Tim Gittos

I'm an Australian currently living in Austin, TX in the USA.

I currently earn a living programming, though I wouldn't call myself a programmer. If I had to attach a label to myself, I'd use the term autodidact.

I love learning, and my favorite things to learn about are programming, computer graphics, AI & machine learning, robotics, painting and creativity.

Parsing ASP.NET pages with SGMLParser

Last updated on 09 Mar 2009

I’m going to take a short break in my Ruby CMS series to post something I encountered at work.

During my development of the CMS at work, I’ve had to deal with parsing HTML content in order to compile page content into tags. This involves being able to replace certain elements of a page with other elements. At first I tried to do this with regular expressions, however this didn’t turn out too well when it came to dealing with the inconsistencies in legacy sites running on the current, older CMS. Next, I tried parsing the pages as XDocuments, which worked ok as long as I was parsing well formed pages. As soon as it hit a malformed page, however, it died in a fiery burst of exceptions.

Then I looked at SGMLParser, and it seemed like it was my savior. It parsed SGML, of which HTML is a subset, and it auto corrected malformed content, and would handle all the inconsistencies of life, in use HTML, and it would allow me to parse it into an XDocument so I can manipulate nodes. However, even SGMLParser had it’s own problems: it wouldn’t handle ASP.NET server tags very well, which was a problem.

We provide “plug in” functionality to CMS sites by the way of ASP.NET server controls. You build your functionality, stick the server control files into your site, drop the binary into the bin folder and insert the server control tags into your page.
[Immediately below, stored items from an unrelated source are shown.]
File: src/rtl/reg_dump.sv
// Register dump streamer: walks a 16-entry register file through a poke read port and
// emits a framed byte stream (header, {addr, data hi, data lo} per selected reg, XOR checksum).
module reg_dump #(
    parameter logic [7:0] HEADER      = 8'hA5,
    parameter logic [3:0] ZERO_NIBBLE = 4'h0
) (
    input  logic        clock,
    input  logic        reset,
    input  logic        start,
    input  logic [15:0] reg_mask,
    output logic [3:0]  read_addrpoke,
    input  logic [15:0] read_datapoke,
    output logic [7:0]  tx_data,
    output logic        tx_valid,
    input  logic        tx_ready,
    output logic        busy,
    output logic        done
);

    typedef enum logic [3:0] {
        IDLE,
        HDR,
        SCAN,
        SNAP,
        ADDR,
        DHI,
        DLO,
        CSUM,
        FIN
    } state_e;

    state_e      state_q;
    logic [15:0] mask_q;
    logic [15:0] hold_q;
    logic [3:0]  idx_q;
    logic [7:0]  csum_q;
    logic [3:0]  read_addrpoke_q;
    logic [7:0]  tx_data_q;
    logic        tx_valid_q;
    logic        busy_q;
    logic        done_q;

    logic        xfer_d;
    logic [7:0]  csum_d;
    logic        last_idx_d;

    // The checksum always folds in the byte currently on the bus, so the value
    // presented in CSUM already includes the final DLO byte.
    assign xfer_d     = tx_valid_q & tx_ready;
    assign csum_d     = csum_q ^ tx_data_q;
    assign last_idx_d = (idx_q == 4'hF);

    // NOTE: every register below is updated with <= so all of them sample the
    // pre-edge values; mixing in = here would make results depend on statement order.
    always_ff @(posedge clock) begin
        if (reset) begin
            state_q         <= IDLE;
            mask_q          <= 16'h0000;
            hold_q          <= 16'h0000;
            idx_q           <= 4'h0;
            csum_q          <= 8'h00;
            read_addrpoke_q <= 4'h0;
            tx_data_q       <= 8'h00;
            tx_valid_q      <= 1'b0;
            busy_q          <= 1'b0;
            done_q          <= 1'b0;
        end else begin
            done_q <= 1'b0;
            case (state_q)
                IDLE: begin
                    if (start) begin
                        mask_q     <= reg_mask;
                        idx_q      <= 4'h0;
                        csum_q     <= 8'h00;
                        tx_data_q  <= HEADER;
                        tx_valid_q <= 1'b1;
                        busy_q     <= 1'b1;
                        state_q    <= HDR;
                    end
                end
                HDR: begin
                    if (xfer_d) begin
                        tx_valid_q <= 1'b0;
                        state_q    <= SCAN;
                    end
                end
                SCAN: begin
                    if (mask_q[idx_q]) begin
                        read_addrpoke_q <= idx_q;
                        state_q         <= SNAP;
                    end else if (last_idx_d) begin
                        tx_data_q  <= csum_q;
                        tx_valid_q <= 1'b1;
                        state_q    <= CSUM;
                    end else begin
                        idx_q <= idx_q + 4'd1;
                    end
                end
                SNAP: begin
                    // Snapshot taken here; later register writes cannot reach the frame.
                    hold_q     <= read_datapoke;
                    tx_data_q  <= {ZERO_NIBBLE, idx_q};
                    tx_valid_q <= 1'b1;
                    state_q    <= ADDR;
                end
                ADDR: begin
                    if (xfer_d) begin
                        csum_q    <= csum_d;
                        tx_data_q <= hold_q[15:8];
                        state_q   <= DHI;
                    end
                end
                DHI: begin
                    if (xfer_d) begin
                        csum_q    <= csum_d;
                        tx_data_q <= hold_q[7:0];
                        state_q   <= DLO;
                    end
                end
                DLO: begin
                    if (xfer_d) begin
                        csum_q <= csum_d;
                        if (last_idx_d) begin
                            tx_data_q <= csum_d;
                            state_q   <= CSUM;
                        end else begin
                            idx_q      <= idx_q + 4'd1;
                            tx_valid_q <= 1'b0;
                            state_q    <= SCAN;
                        end
                    end
                end
                CSUM: begin
                    if (xfer_d) begin
                        tx_valid_q <= 1'b0;
                        done_q     <= 1'b1;
                        state_q    <= FIN;
                    end
                end
                FIN: begin
                    busy_q  <= 1'b0;
                    state_q <= IDLE;
                end
                default: begin
                    tx_valid_q <= 1'b0;
                    busy_q     <= 1'b0;
                    state_q    <= IDLE;
                end
            endcase
        end
    end

    assign read_addrpoke = read_addrpoke_q;
    assign tx_data       = tx_data_q;
    assign tx_valid      = tx_valid_q;
    assign busy          = busy_q;
    assign done          = done_q;

endmodule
Fire it up, and it will appear and function. However, when running pages with server control tags through the SGMLParser, it wouldn’t recognise the namespaces, and would strip them, completely breaking them.

This was unsatisfactory, as we were planning on using a similar sort of set up to perform the same thing in the new CMS. So, I hit Google, looking for ways to get around this. There’s not a lot of information out there about it, other than “SGML parses SGML, not ASP.NET, which isn’t valid SGML” which was exceedingly unhelpful, because I already know.
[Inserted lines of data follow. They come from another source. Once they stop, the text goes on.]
### src/rtl/muldiv_unit.sv
`default_nettype none
// ============================================================================
// Module   : muldiv_unit
// Brief    : Iterative RV32M multiply/divide (radix-2 shift-add, restoring div)
// Revision : 1.0  initial release
// ============================================================================
module muldiv_unit #(
    parameter int WIDTH = 32,
    parameter int CNT_W = 6
) (
    input  logic             clk,
    input  logic             rst,
    input  logic             start,
    input  logic             flush,
    input  logic [2:0]       funct3,
    input  logic [WIDTH-1:0] a,
    input  logic [WIDTH-1:0] b,
    output logic             busy,
    output logic             done,
    output logic [WIDTH-1:0] result
);

    typedef enum logic [1:0] {
        S_IDLE = 2'd0,
        S_CALC = 2'd1,
        S_FIX  = 2'd2,
        S_DONE = 2'd3
    } state_t;

    localparam logic [WIDTH-1:0] c_min     = {1'b1, {(WIDTH-1){1'b0}}};
    localparam logic [CNT_W-1:0] c_last    = CNT_W'(WIDTH - 1);
    localparam logic [CNT_W-1:0] c_cnt_one = CNT_W'(1);

    state_t               r_state;
    logic [CNT_W-1:0]     r_cnt;
    logic [2:0]           r_op;
    logic                 r_neg;
    logic [WIDTH-1:0]     r_y;
    logic [2*WIDTH-1:0]   r_acc;

    // Operand preparation on the request side
    logic             w_sgn_a, w_sgn_b, w_neg_a, w_neg_b;
    logic             w_div_zero, w_ovf, w_fast;
    logic [WIDTH-1:0] w_mag_a, w_mag_b;

    assign w_sgn_a    = funct3[2] ? ~funct3[0] : (funct3[1:0] == 2'b01 || funct3[1:0] == 2'b10);
    assign w_sgn_b    = funct3[2] ? ~funct3[0] : (funct3[1:0] == 2'b01);
    assign w_neg_a    = w_sgn_a & a[WIDTH-1];
    assign w_neg_b    = w_sgn_b & b[WIDTH-1];
    assign w_mag_a    = w_neg_a ? -a : a;
    assign w_mag_b    = w_neg_b ? -b : b;
    assign w_div_zero = funct3[2] && (b == {WIDTH{1'b0}});
    assign w_ovf      = funct3[2] && !funct3[0] && (a == c_min) && (b == {WIDTH{1'b1}});
    assign w_fast     = w_div_zero | w_ovf;

    // Multiply step: multiplier sits in the low half and shifts out as the product shifts in
    logic [WIDTH:0]     w_mul_sum;
    logic [2*WIDTH-1:0] w_mul_next;

    assign w_mul_sum  = {1'b0, r_acc[2*WIDTH-1:WIDTH]} + {1'b0, (r_acc[0] ? r_y : {WIDTH{1'b0}})};
    assign w_mul_next = {w_mul_sum, r_acc[WIDTH-1:1]};

    // Divide step: remainder in the high half, dividend/quotient in the low half
    logic [WIDTH:0]     w_div_shift, w_div_trial;
    logic               w_div_ok;
    logic [2*WIDTH-1:0] w_div_next;

    assign w_div_shift = r_acc[2*WIDTH-1:WIDTH-1];
    assign w_div_trial = w_div_shift - {1'b0, r_y};
    assign w_div_ok    = ~w_div_trial[WIDTH];
    assign w_div_next  = {(w_div_ok ? w_div_trial[WIDTH-1:0] : w_div_shift[WIDTH-1:0]),
                          r_acc[WIDTH-2:0], w_div_ok};

    // Sign fix-up and word selection
    logic [2*WIDTH-1:0] w_prod;
    logic [WIDTH-1:0]   w_dsel, w_dval, w_fix;

    assign w_prod = r_neg ? -r_acc : r_acc;
    assign w_dsel = r_op[1] ? r_acc[2*WIDTH-1:WIDTH] : r_acc[WIDTH-1:0];
    assign w_dval = r_neg ? -w_dsel : w_dsel;
    assign w_fix  = r_op[2] ? w_dval :
                    (r_op[1:0] == 2'b00) ? w_prod[WIDTH-1:0] : w_prod[2*WIDTH-1:WIDTH];

    always_ff @(posedge clk) begin
        if (rst) begin
            r_state <= S_IDLE;
            r_cnt   <= '0;
            r_op    <= '0;
            r_neg   <= 1'b0;
            r_y     <= '0;
            r_acc   <= '0;
            busy    <= 1'b0;
            done    <= 1'b0;
            result  <= '0;
        end else begin
            done <= 1'b0;
            case (r_state)
                S_IDLE: begin
                    if (start && !flush) begin
                        r_op  <= funct3;
                        r_y   <= w_mag_b;
                        r_cnt <= '0;
                        busy  <= 1'b1;
                        if (w_fast) begin
                            // Special results are preloaded so FIX passes them straight through
                            r_neg   <= 1'b0;
                            r_acc   <= w_div_zero ? {a, {WIDTH{1'b1}}} : {{WIDTH{1'b0}}, c_min};
                            r_state <= S_FIX;
                        end else begin
                            r_neg   <= (funct3[2] && funct3[1]) ? w_neg_a : (w_neg_a ^ w_neg_b);
                            r_acc   <= {{WIDTH{1'b0}}, w_mag_a};
                            r_state <= S_CALC;
                        end
                    end
                end
                S_CALC: begin
                    if (flush) begin
                        busy    <= 1'b0;
                        r_state <= S_IDLE;
                    end else begin
                        r_acc <= r_op[2] ? w_div_next : w_mul_next;
                        if (r_cnt == c_last) begin
                            r_state <= S_FIX;
                        end else begin
                            r_cnt <= r_cnt + c_cnt_one;
                        end
                    end
                end
                S_FIX: begin
                    if (flush) begin
                        busy    <= 1'b0;
                        r_state <= S_IDLE;
                    end else begin
                        result  <= w_fix;
                        done    <= 1'b1;
                        busy    <= 1'b0;
                        r_state <= S_DONE;
                    end
                end
                S_DONE: begin
                    r_state <= S_IDLE;
                end
                default: begin
                    r_state <= S_IDLE;
                end
            endcase
        end
    end

endmodule
`default_nettype wire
I peeked into the source of SGMLReader to see if maybe I could remove the functionality that stripped out unknown namespaces. Sure, this would probably defeat the purpose of using SGMLParser, but it would help me out in this specific project. Unfortunately, the codebase is rather complicated and I really didn’t want to dig in and spend hours on something I wasn’t sure was even going to work.
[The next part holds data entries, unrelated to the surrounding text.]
[config.mk]
export PLATFORM = sky130hd
export DESIGN_NAME = ddr3_cmd_sequencer
export DESIGN_NICKNAME = d
export VERILOG_FILES = /design/src/rtl/ddr3_cmd_sequencer.sv
export SDC_FILE = /design/constraint.sdc
export NUM_CORES = 1
export LEC_CHECK = 0
export CAP_MARGIN = 20
export CELL_PAD_IN_SITES_DETAIL_PLACEMENT = 1
export CELL_PAD_IN_SITES_GLOBAL_PLACEMENT = 2
export CORE_MARGIN = 4
export CORE_UTILIZATION = 35
export DETAILED_ROUTE_END_ITERATION = 8
export PLACE_DENSITY_LB_ADDON = 0.1
export SLEW_MARGIN = 10
export SYNTH_ARGS = -nofsm -noshare
export SYNTH_HDL_FRONTEND = slang
export SYNTH_SLANG_ARGS = --single-unit
export TNS_END_PERCENT = 1
[constraint.sdc]
create_clock -name sys_clk -period 3.13 [get_ports sys_clk]
set_clock_uncertainty 0.15 [all_clocks]
set_input_delay 0.626 -clock sys_clk [delete_from_list [all_inputs] [get_ports sys_clk]]
set_output_delay 0.626 -clock sys_clk [all_outputs]
set_load 0.02 [all_outputs]
$ cat config.mk
export PLATFORM = sky130hd
export DESIGN_NAME = sim_video_capture_flat
export DESIGN_NICKNAME = d
export VERILOG_FILES = /design/src/rtl/sim_video_pkg.sv /design/src/rtl/sim_video_capture_if.sv /design/src/rtl/sim_video_geom.sv /design/src/rtl/sim_video_capture.sv /design/src/flat_wrapper.sv
export SDC_FILE = /design/constraint.sdc
export NUM_CORES = 1
export LEC_CHECK = 0
export CORE_UTILIZATION = 57
export CTS_CLUSTER_SIZE = 8
export DETAILED_ROUTE_END_ITERATION = 12
export PLACE_DENSITY = 0.85
export SLEW_MARGIN = 20
export SYNTH_ARGS = -nofsm -noshare
export SYNTH_HDL_FRONTEND = slang
export SYNTH_SLANG_ARGS = --single-unit
$ cat constraint.sdc
create_clock -name clk_48 -period 5.5 [get_ports clk_48]
set_input_delay 1.1 -clock clk_48 [delete_from_list [all_inputs] [get_ports clk_48]]
set_output_delay 1.1 -clock clk_48 [all_outputs]
set_load 0.02 [all_outputs]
I saw that the project has a custom HTML dtd, so I considered briefly writing a dtd for ASP.NET. However, while I was thinking of all the different permutations of server tags, especially when you can specify your own namespaces and tag names and attributes, I quickly decided that wasn’t suitable either.

In the end, and I believe this is honestly the only way to do it, I ended up pre-processing my content, wrapping ASP.NET server tags within <![CDATA[ ]]> tags. I noticed that SGMLParser was wrapping my older <% %> ASP style tags in this fashion, and leaving them unmolested. After I parse it into the XDocument, do my manipulations and pull it back out as the desired content, I run a post-process through it, removing the <![CDATA[ ]]> tags that were added in the pre-process. After, I’m left with my content as it went in, with the modifications done through the compiling process.

Of course, I do the pre-processing and post-processing with a regular expression:
[code language=“html”]
</?[\w]+:[^>]*/?>
[/code] 
which I think is kind of funny, in a way. I can never seem to escape regular expressions.